--- START ---
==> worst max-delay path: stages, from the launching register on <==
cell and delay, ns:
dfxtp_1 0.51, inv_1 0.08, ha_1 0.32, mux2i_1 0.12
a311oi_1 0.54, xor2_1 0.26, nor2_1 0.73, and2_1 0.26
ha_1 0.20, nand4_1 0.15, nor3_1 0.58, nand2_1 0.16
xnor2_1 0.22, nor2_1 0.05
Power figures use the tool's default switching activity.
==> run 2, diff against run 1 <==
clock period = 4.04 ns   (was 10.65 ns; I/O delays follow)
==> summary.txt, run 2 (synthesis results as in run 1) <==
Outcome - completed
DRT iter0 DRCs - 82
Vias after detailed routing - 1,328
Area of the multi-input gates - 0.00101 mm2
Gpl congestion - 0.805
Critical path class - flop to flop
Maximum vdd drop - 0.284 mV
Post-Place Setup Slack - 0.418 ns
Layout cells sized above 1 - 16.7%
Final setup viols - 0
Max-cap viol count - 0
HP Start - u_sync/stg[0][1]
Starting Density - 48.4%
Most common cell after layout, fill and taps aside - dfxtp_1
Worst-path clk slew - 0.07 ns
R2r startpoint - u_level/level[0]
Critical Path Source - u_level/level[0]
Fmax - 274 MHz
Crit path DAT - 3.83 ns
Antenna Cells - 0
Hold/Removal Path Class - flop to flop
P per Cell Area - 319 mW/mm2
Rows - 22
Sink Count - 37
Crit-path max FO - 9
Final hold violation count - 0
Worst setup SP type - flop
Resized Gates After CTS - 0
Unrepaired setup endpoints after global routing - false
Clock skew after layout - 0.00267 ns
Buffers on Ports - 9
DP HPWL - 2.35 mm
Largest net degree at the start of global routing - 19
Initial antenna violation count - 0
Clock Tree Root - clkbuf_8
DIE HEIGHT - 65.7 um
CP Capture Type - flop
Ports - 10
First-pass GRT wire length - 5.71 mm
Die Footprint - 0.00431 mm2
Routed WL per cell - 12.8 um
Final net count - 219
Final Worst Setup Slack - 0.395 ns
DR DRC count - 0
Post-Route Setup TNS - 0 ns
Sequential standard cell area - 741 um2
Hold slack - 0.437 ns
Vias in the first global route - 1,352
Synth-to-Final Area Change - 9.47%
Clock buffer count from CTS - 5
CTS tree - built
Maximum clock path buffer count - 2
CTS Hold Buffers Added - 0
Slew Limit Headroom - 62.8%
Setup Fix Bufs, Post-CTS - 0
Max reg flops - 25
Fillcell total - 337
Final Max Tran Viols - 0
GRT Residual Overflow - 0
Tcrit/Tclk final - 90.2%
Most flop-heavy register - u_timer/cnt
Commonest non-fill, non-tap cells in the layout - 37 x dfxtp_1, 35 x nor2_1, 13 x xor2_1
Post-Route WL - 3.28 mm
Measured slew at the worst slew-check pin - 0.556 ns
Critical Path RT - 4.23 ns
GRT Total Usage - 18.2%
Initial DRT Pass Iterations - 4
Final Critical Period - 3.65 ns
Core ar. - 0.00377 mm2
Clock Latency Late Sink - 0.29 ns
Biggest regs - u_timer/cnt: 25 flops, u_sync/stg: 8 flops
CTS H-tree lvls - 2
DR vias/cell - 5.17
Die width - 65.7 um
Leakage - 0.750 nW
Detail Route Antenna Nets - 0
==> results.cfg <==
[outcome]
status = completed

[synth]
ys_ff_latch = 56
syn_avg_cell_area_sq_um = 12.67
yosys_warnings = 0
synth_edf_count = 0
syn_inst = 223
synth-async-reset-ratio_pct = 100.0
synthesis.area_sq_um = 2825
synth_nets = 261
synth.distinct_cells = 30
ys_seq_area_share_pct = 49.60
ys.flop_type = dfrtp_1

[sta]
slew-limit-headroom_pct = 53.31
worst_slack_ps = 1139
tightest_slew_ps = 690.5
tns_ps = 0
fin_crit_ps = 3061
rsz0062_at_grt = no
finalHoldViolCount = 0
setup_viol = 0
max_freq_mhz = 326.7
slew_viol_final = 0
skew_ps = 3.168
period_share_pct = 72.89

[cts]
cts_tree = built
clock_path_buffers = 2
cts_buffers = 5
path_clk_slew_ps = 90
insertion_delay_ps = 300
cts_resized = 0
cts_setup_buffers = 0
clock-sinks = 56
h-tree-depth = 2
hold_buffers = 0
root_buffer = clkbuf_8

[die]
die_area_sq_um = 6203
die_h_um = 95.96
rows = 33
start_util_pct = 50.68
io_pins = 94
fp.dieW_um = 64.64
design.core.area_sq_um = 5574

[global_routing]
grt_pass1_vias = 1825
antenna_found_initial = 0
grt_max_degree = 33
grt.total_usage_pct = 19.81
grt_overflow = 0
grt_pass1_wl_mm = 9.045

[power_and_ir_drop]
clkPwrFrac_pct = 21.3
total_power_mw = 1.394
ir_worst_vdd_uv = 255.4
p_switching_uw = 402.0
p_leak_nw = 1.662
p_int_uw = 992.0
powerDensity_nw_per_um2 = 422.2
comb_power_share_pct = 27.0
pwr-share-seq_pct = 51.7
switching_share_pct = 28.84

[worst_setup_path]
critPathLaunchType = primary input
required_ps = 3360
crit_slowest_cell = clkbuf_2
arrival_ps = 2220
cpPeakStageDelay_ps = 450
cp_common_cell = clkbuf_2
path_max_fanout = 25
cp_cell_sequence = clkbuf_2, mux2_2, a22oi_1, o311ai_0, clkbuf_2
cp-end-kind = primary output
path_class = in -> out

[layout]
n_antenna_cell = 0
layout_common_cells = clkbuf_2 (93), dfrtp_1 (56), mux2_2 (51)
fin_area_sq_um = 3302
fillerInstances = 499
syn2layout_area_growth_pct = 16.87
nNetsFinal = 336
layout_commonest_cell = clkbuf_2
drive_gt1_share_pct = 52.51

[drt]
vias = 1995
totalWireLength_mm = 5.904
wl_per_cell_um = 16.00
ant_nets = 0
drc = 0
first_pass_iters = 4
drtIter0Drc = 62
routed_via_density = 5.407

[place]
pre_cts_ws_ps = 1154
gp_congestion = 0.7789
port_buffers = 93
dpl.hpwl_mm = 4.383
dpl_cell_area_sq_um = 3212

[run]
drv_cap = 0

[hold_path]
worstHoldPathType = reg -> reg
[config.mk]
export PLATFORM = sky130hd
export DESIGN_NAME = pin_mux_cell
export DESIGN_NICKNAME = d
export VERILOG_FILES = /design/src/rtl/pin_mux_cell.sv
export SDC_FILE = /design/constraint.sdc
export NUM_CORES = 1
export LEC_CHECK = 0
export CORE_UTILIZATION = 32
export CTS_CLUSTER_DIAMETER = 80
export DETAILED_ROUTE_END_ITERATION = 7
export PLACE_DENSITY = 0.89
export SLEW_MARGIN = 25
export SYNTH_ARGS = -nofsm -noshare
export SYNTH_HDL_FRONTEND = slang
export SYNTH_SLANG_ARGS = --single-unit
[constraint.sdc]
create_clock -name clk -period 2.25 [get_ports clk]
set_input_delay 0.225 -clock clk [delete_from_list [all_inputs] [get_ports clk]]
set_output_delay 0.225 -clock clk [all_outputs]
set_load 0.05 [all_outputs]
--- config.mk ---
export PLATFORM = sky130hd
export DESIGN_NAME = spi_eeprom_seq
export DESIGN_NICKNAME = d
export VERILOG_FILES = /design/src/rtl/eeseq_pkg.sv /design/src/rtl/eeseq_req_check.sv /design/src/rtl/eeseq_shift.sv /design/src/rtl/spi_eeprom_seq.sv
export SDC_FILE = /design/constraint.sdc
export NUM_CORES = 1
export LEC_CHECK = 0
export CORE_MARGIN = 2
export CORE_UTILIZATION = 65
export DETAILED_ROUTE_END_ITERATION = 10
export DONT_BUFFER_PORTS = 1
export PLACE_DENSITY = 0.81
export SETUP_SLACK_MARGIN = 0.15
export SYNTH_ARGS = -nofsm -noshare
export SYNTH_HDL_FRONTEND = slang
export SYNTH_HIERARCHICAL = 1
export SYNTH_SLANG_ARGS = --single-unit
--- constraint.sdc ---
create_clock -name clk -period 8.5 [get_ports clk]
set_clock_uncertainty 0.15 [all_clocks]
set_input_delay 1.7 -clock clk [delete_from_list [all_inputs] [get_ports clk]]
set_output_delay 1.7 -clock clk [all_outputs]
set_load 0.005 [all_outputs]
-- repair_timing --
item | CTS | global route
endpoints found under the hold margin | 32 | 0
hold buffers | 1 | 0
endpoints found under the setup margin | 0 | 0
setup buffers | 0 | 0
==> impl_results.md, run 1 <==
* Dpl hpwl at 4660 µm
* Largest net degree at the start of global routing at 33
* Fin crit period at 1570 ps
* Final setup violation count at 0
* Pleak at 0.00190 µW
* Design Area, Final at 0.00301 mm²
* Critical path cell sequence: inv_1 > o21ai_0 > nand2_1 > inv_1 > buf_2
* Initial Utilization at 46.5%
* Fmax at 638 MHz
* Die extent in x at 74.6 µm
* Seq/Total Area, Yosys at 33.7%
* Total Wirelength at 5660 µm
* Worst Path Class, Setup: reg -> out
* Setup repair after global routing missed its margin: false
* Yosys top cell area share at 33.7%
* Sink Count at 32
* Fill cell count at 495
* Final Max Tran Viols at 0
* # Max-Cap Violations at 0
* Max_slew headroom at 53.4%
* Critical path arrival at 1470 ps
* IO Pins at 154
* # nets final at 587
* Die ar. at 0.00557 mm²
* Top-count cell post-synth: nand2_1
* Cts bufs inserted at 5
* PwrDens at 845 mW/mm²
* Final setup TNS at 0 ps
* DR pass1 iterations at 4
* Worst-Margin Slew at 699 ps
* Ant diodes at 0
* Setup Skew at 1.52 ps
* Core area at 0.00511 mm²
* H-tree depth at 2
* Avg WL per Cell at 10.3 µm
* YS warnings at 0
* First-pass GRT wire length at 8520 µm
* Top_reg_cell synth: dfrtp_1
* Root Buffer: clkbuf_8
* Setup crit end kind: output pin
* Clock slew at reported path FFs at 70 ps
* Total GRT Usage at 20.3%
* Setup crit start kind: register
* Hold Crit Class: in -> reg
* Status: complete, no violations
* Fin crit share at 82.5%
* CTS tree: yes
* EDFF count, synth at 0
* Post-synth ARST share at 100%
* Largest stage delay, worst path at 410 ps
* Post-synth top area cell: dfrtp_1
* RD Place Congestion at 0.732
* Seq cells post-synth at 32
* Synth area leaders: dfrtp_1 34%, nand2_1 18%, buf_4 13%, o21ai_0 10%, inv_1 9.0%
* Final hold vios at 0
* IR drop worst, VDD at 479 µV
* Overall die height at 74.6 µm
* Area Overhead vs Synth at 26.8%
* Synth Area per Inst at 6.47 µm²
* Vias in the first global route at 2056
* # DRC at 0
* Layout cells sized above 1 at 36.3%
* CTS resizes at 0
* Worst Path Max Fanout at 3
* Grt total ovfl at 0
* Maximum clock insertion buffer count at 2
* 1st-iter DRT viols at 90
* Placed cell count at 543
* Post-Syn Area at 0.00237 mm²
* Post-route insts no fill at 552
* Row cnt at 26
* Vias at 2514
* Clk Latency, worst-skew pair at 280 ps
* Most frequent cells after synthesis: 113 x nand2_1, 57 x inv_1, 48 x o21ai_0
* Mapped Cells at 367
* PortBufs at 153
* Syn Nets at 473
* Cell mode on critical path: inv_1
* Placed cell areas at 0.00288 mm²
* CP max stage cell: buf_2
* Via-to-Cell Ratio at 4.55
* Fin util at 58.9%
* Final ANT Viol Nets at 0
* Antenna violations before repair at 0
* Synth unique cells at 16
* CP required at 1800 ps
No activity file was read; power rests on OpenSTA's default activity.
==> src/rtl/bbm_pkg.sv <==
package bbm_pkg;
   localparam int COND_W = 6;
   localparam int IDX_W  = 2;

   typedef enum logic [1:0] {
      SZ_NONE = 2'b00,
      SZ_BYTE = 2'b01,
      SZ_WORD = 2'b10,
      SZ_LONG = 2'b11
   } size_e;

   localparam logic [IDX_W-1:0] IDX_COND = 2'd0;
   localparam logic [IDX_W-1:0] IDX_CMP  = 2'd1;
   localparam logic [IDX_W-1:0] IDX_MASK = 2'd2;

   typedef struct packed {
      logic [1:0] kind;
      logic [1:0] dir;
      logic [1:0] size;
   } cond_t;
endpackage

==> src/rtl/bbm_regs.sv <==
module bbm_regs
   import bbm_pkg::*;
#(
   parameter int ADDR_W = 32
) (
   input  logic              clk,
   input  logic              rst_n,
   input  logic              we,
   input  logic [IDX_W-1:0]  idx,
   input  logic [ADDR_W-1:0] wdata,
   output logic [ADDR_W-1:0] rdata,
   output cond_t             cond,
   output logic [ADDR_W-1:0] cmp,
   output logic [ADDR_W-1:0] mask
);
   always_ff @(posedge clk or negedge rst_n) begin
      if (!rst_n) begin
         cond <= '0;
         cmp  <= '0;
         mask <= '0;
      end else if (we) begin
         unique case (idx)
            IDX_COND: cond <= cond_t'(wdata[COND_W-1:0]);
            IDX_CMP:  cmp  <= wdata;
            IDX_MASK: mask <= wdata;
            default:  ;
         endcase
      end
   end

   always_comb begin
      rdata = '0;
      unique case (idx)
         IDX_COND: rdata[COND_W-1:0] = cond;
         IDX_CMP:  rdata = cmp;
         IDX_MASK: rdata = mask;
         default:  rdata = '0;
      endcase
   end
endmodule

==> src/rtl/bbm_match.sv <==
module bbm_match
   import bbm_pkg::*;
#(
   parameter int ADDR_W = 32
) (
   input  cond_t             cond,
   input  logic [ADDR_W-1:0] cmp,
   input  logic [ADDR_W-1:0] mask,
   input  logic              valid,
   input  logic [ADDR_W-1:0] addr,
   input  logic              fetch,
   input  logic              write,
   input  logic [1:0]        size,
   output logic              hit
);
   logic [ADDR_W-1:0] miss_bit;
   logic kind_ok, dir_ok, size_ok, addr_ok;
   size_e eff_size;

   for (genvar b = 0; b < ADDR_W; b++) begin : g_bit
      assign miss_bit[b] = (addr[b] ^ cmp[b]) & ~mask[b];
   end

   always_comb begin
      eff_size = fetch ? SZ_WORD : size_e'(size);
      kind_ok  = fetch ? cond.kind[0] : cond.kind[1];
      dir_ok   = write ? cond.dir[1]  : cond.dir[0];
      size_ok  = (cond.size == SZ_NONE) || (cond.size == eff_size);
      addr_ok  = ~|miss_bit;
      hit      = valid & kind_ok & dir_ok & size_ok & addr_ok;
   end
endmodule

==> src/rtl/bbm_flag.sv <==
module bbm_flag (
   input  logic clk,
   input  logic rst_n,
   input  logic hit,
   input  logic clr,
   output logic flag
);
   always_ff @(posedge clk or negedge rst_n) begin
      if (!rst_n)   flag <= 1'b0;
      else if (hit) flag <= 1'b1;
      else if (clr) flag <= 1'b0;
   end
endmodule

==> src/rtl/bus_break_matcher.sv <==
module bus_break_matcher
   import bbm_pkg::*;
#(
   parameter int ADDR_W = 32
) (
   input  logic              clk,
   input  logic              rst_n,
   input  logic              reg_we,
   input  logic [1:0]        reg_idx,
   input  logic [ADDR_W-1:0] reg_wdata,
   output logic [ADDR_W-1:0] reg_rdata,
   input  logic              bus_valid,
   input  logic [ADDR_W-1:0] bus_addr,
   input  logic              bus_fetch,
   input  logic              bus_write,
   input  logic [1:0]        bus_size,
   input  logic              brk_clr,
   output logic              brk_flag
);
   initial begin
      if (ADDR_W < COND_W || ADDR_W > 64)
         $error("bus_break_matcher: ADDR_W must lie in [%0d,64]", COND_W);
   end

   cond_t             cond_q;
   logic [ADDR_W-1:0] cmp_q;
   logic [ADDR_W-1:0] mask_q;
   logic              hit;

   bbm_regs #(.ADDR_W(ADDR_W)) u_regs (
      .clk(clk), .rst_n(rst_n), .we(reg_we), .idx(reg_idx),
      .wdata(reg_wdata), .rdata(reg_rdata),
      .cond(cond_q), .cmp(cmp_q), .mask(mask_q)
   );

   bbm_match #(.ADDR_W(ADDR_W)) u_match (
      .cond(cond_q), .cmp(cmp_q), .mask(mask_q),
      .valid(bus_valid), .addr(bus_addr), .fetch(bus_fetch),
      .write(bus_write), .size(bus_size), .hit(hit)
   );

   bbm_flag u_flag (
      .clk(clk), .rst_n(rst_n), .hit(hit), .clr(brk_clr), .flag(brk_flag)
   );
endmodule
--- END ---
Restate word for word the entries above from the line with "antenna_found_initial = 0" through the line with "drtIter0Drc = 62", inclusive, leaving out everything else.

antenna_found_initial = 0
grt_max_degree = 33
grt.total_usage_pct = 19.81
grt_overflow = 0
grt_pass1_wl_mm = 9.045

[power_and_ir_drop]
clkPwrFrac_pct = 21.3
total_power_mw = 1.394
ir_worst_vdd_uv = 255.4
p_switching_uw = 402.0
p_leak_nw = 1.662
p_int_uw = 992.0
powerDensity_nw_per_um2 = 422.2
comb_power_share_pct = 27.0
pwr-share-seq_pct = 51.7
switching_share_pct = 28.84

[worst_setup_path]
critPathLaunchType = primary input
required_ps = 3360
crit_slowest_cell = clkbuf_2
arrival_ps = 2220
cpPeakStageDelay_ps = 450
cp_common_cell = clkbuf_2
path_max_fanout = 25
cp_cell_sequence = clkbuf_2, mux2_2, a22oi_1, o311ai_0, clkbuf_2
cp-end-kind = primary output
path_class = in -> out

[layout]
n_antenna_cell = 0
layout_common_cells = clkbuf_2 (93), dfrtp_1 (56), mux2_2 (51)
fin_area_sq_um = 3302
fillerInstances = 499
syn2layout_area_growth_pct = 16.87
nNetsFinal = 336
layout_commonest_cell = clkbuf_2
drive_gt1_share_pct = 52.51

[drt]
vias = 1995
totalWireLength_mm = 5.904
wl_per_cell_um = 16.00
ant_nets = 0
drc = 0
first_pass_iters = 4
drtIter0Drc = 62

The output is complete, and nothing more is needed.